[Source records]
- - - - - - -

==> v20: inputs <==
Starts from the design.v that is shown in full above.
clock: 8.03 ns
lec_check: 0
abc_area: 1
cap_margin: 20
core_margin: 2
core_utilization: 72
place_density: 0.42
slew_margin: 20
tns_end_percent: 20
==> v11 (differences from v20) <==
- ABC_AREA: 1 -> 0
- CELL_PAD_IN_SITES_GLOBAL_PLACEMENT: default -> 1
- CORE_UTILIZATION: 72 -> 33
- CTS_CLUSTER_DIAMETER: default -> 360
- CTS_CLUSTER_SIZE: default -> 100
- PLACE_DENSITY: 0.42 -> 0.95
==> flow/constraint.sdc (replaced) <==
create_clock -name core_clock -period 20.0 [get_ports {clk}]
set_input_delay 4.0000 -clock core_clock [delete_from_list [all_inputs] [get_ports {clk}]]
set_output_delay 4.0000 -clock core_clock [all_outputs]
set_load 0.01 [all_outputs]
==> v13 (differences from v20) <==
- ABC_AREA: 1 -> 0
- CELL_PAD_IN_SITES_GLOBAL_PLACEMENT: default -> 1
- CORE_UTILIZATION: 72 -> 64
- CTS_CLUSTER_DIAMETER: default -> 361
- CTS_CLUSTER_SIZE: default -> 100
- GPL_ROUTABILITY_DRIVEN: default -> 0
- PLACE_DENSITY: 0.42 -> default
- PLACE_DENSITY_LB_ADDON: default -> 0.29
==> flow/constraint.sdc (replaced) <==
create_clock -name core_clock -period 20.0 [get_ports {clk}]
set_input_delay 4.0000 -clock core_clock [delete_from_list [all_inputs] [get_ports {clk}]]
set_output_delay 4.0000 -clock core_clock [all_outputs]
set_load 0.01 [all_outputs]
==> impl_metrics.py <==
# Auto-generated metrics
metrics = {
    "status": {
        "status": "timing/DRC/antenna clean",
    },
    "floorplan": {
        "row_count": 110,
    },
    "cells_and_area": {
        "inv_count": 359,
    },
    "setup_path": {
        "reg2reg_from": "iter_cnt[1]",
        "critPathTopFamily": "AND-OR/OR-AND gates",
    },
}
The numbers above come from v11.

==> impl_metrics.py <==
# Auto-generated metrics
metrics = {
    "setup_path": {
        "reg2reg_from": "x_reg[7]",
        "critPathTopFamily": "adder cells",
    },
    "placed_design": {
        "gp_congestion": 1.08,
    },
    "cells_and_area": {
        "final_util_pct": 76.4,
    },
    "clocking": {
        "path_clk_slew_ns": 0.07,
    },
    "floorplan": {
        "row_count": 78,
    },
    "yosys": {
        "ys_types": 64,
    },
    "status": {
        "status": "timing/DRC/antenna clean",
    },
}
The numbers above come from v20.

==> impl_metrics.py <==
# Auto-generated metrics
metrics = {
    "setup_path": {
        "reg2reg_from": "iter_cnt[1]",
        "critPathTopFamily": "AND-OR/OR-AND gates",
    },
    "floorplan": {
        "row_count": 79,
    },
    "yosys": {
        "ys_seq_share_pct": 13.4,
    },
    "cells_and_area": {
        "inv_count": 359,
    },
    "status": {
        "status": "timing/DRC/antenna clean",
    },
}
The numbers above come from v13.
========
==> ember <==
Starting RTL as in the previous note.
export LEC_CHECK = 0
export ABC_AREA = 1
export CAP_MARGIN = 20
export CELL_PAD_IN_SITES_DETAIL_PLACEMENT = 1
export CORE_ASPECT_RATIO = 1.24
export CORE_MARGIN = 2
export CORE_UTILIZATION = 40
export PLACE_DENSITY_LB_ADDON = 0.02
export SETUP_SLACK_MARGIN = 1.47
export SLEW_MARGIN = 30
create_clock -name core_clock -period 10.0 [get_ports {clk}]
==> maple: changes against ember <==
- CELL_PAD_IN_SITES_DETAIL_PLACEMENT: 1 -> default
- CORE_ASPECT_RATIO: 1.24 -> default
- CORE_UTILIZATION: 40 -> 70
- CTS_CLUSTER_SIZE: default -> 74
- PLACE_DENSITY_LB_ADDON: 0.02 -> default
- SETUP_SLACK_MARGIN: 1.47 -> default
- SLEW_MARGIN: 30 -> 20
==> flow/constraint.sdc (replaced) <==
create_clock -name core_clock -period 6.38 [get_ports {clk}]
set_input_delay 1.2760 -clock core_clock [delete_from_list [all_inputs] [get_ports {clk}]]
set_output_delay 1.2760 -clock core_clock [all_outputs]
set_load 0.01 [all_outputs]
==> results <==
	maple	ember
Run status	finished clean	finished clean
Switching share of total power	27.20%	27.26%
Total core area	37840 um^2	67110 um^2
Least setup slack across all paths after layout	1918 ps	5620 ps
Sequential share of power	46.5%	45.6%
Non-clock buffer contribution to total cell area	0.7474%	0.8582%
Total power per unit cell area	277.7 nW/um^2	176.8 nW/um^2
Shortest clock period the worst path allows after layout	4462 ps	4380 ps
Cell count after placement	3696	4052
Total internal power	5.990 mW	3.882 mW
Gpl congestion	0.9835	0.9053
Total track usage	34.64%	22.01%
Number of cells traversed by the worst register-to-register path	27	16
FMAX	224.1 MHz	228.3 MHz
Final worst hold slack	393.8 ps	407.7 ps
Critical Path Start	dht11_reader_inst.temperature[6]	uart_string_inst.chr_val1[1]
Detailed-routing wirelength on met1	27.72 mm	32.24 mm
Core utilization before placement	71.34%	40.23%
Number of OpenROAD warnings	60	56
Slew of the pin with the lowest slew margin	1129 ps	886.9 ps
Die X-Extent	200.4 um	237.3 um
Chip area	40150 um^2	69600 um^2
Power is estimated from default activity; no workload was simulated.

- - - - - - -

Could you print all of the data above once more, unaltered?

==> v20: inputs <==
Starts from the design.v that is shown in full above.
clock: 8.03 ns
lec_check: 0
abc_area: 1
cap_margin: 20
core_margin: 2
core_utilization: 72
place_density: 0.42
slew_margin: 20
tns_end_percent: 20
==> v11 (differences from v20) <==
- ABC_AREA: 1 -> 0
- CELL_PAD_IN_SITES_GLOBAL_PLACEMENT: default -> 1
- CORE_UTILIZATION: 72 -> 33
- CTS_CLUSTER_DIAMETER: default -> 360
- CTS_CLUSTER_SIZE: default -> 100
- PLACE_DENSITY: 0.42 -> 0.95
==> flow/constraint.sdc (replaced) <==
create_clock -name core_clock -period 20.0 [get_ports {clk}]
set_input_delay 4.0000 -clock core_clock [delete_from_list [all_inputs] [get_ports {clk}]]
set_output_delay 4.0000 -clock core_clock [all_outputs]
set_load 0.01 [all_outputs]
==> v13 (differences from v20) <==
- ABC_AREA: 1 -> 0
- CELL_PAD_IN_SITES_GLOBAL_PLACEMENT: default -> 1
- CORE_UTILIZATION: 72 -> 64
- CTS_CLUSTER_DIAMETER: default -> 361
- CTS_CLUSTER_SIZE: default -> 100
- GPL_ROUTABILITY_DRIVEN: default -> 0
- PLACE_DENSITY: 0.42 -> default
- PLACE_DENSITY_LB_ADDON: default -> 0.29
==> flow/constraint.sdc (replaced) <==
create_clock -name core_clock -period 20.0 [get_ports {clk}]
set_input_delay 4.0000 -clock core_clock [delete_from_list [all_inputs] [get_ports {clk}]]
set_output_delay 4.0000 -clock core_clock [all_outputs]
set_load 0.01 [all_outputs]
==> impl_metrics.py <==
# Auto-generated metrics
metrics = {
    "status": {
        "status": "timing/DRC/antenna clean",
    },
    "floorplan": {
        "row_count": 110,
    },
    "cells_and_area": {
        "inv_count": 359,
    },
    "setup_path": {
        "reg2reg_from": "iter_cnt[1]",
        "critPathTopFamily": "AND-OR/OR-AND gates",
    },
}
The numbers above come from v11.

==> impl_metrics.py <==
# Auto-generated metrics
metrics = {
    "setup_path": {
        "reg2reg_from": "x_reg[7]",
        "critPathTopFamily": "adder cells",
    },
    "placed_design": {
        "gp_congestion": 1.08,
    },
    "cells_and_area": {
        "final_util_pct": 76.4,
    },
    "clocking": {
        "path_clk_slew_ns": 0.07,
    },
    "floorplan": {
        "row_count": 78,
    },
    "yosys": {
        "ys_types": 64,
    },
    "status": {
        "status": "timing/DRC/antenna clean",
    },
}
The numbers above come from v20.

==> impl_metrics.py <==
# Auto-generated metrics
metrics = {
    "setup_path": {
        "reg2reg_from": "iter_cnt[1]",
        "critPathTopFamily": "AND-OR/OR-AND gates",
    },
    "floorplan": {
        "row_count": 79,
    },
    "yosys": {
        "ys_seq_share_pct": 13.4,
    },
    "cells_and_area": {
        "inv_count": 359,
    },
    "status": {
        "status": "timing/DRC/antenna clean",
    },
}
The numbers above come from v13.
========
==> ember <==
Starting RTL as in the previous note.
export LEC_CHECK = 0
export ABC_AREA = 1
export CAP_MARGIN = 20
export CELL_PAD_IN_SITES_DETAIL_PLACEMENT = 1
export CORE_ASPECT_RATIO = 1.24
export CORE_MARGIN = 2
export CORE_UTILIZATION = 40
export PLACE_DENSITY_LB_ADDON = 0.02
export SETUP_SLACK_MARGIN = 1.47
export SLEW_MARGIN = 30
create_clock -name core_clock -period 10.0 [get_ports {clk}]
==> maple: changes against ember <==
- CELL_PAD_IN_SITES_DETAIL_PLACEMENT: 1 -> default
- CORE_ASPECT_RATIO: 1.24 -> default
- CORE_UTILIZATION: 40 -> 70
- CTS_CLUSTER_SIZE: default -> 74
- PLACE_DENSITY_LB_ADDON: 0.02 -> default
- SETUP_SLACK_MARGIN: 1.47 -> default
- SLEW_MARGIN: 30 -> 20
==> flow/constraint.sdc (replaced) <==
create_clock -name core_clock -period 6.38 [get_ports {clk}]
set_input_delay 1.2760 -clock core_clock [delete_from_list [all_inputs] [get_ports {clk}]]
set_output_delay 1.2760 -clock core_clock [all_outputs]
set_load 0.01 [all_outputs]
==> results <==
	maple	ember
Run status	finished clean	finished clean
Switching share of total power	27.20%	27.26%
Total core area	37840 um^2	67110 um^2
Least setup slack across all paths after layout	1918 ps	5620 ps
Sequential share of power	46.5%	45.6%
Non-clock buffer contribution to total cell area	0.7474%	0.8582%
Total power per unit cell area	277.7 nW/um^2	176.8 nW/um^2
Shortest clock period the worst path allows after layout	4462 ps	4380 ps
Cell count after placement	3696	4052
Total internal power	5.990 mW	3.882 mW
Gpl congestion	0.9835	0.9053
Total track usage	34.64%	22.01%
Number of cells traversed by the worst register-to-register path	27	16
FMAX	224.1 MHz	228.3 MHz
Final worst hold slack	393.8 ps	407.7 ps
Critical Path Start	dht11_reader_inst.temperature[6]	uart_string_inst.chr_val1[1]
Detailed-routing wirelength on met1	27.72 mm	32.24 mm
Core utilization before placement	71.34%	40.23%
Number of OpenROAD warnings	60	56
Slew of the pin with the lowest slew margin	1129 ps	886.9 ps
Die X-Extent	200.4 um	237.3 um
Chip area	40150 um^2	69600 um^2
Power is estimated from default activity; no workload was simulated.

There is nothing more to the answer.